In the listing below, start your output at the line with "localparam csr_addr_t MCYCLE_ADDR" and end it after the line with "misa extension masks", copying every line exactly.

# Supplied data:
'''
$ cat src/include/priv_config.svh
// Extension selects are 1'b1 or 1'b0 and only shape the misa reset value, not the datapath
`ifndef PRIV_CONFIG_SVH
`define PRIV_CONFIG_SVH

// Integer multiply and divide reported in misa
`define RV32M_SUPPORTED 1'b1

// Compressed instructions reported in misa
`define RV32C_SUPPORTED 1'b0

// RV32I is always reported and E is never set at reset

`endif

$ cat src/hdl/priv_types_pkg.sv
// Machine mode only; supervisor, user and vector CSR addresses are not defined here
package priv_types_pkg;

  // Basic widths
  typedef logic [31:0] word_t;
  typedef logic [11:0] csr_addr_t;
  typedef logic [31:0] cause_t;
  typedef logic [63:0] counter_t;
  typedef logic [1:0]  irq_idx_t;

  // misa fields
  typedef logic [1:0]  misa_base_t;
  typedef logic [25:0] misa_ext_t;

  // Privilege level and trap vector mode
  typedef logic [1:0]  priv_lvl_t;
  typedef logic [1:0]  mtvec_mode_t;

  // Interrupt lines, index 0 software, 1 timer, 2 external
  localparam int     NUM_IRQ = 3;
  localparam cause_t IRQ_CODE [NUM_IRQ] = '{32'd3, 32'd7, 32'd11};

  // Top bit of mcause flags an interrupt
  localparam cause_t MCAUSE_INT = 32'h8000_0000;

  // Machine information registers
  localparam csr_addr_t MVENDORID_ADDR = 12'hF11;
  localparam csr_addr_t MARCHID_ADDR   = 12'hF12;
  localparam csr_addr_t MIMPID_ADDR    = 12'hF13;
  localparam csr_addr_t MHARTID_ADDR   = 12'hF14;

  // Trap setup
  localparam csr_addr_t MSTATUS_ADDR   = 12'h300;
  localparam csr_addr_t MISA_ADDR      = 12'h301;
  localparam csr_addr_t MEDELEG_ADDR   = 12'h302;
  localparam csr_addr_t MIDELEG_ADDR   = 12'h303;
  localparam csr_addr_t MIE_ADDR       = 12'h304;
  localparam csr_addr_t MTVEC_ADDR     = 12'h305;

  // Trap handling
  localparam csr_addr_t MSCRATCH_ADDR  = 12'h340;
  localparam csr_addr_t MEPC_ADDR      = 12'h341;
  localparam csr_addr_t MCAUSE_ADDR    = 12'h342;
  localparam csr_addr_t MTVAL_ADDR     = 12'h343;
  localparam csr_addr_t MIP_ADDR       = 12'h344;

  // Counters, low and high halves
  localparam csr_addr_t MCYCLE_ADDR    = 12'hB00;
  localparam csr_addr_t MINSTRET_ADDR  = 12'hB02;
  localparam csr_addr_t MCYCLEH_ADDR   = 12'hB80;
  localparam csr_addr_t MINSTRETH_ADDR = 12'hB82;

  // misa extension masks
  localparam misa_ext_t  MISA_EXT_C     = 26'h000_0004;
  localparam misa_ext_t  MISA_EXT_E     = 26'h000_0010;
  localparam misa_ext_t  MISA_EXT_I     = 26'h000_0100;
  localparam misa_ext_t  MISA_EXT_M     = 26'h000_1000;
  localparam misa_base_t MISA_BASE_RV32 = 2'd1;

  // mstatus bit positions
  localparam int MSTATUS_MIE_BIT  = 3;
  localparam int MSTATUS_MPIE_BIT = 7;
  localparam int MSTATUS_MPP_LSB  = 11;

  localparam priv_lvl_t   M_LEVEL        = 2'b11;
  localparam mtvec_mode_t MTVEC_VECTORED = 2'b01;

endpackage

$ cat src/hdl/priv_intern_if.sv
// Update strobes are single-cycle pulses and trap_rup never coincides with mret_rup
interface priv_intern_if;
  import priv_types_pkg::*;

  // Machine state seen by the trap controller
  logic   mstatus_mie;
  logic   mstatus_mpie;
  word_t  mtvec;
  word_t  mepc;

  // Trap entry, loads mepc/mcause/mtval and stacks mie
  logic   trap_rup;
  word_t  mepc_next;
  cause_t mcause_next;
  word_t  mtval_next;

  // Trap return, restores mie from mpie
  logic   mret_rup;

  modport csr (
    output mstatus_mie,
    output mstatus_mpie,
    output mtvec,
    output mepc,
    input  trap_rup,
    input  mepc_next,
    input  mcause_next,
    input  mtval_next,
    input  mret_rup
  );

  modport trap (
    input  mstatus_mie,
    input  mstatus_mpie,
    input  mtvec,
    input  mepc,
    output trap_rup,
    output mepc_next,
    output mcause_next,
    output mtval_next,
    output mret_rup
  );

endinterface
'''
# Response to the task:
  localparam csr_addr_t MCYCLE_ADDR    = 12'hB00;
  localparam csr_addr_t MINSTRET_ADDR  = 12'hB02;
  localparam csr_addr_t MCYCLEH_ADDR   = 12'hB80;
  localparam csr_addr_t MINSTRETH_ADDR = 12'hB82;

  // misa extension masks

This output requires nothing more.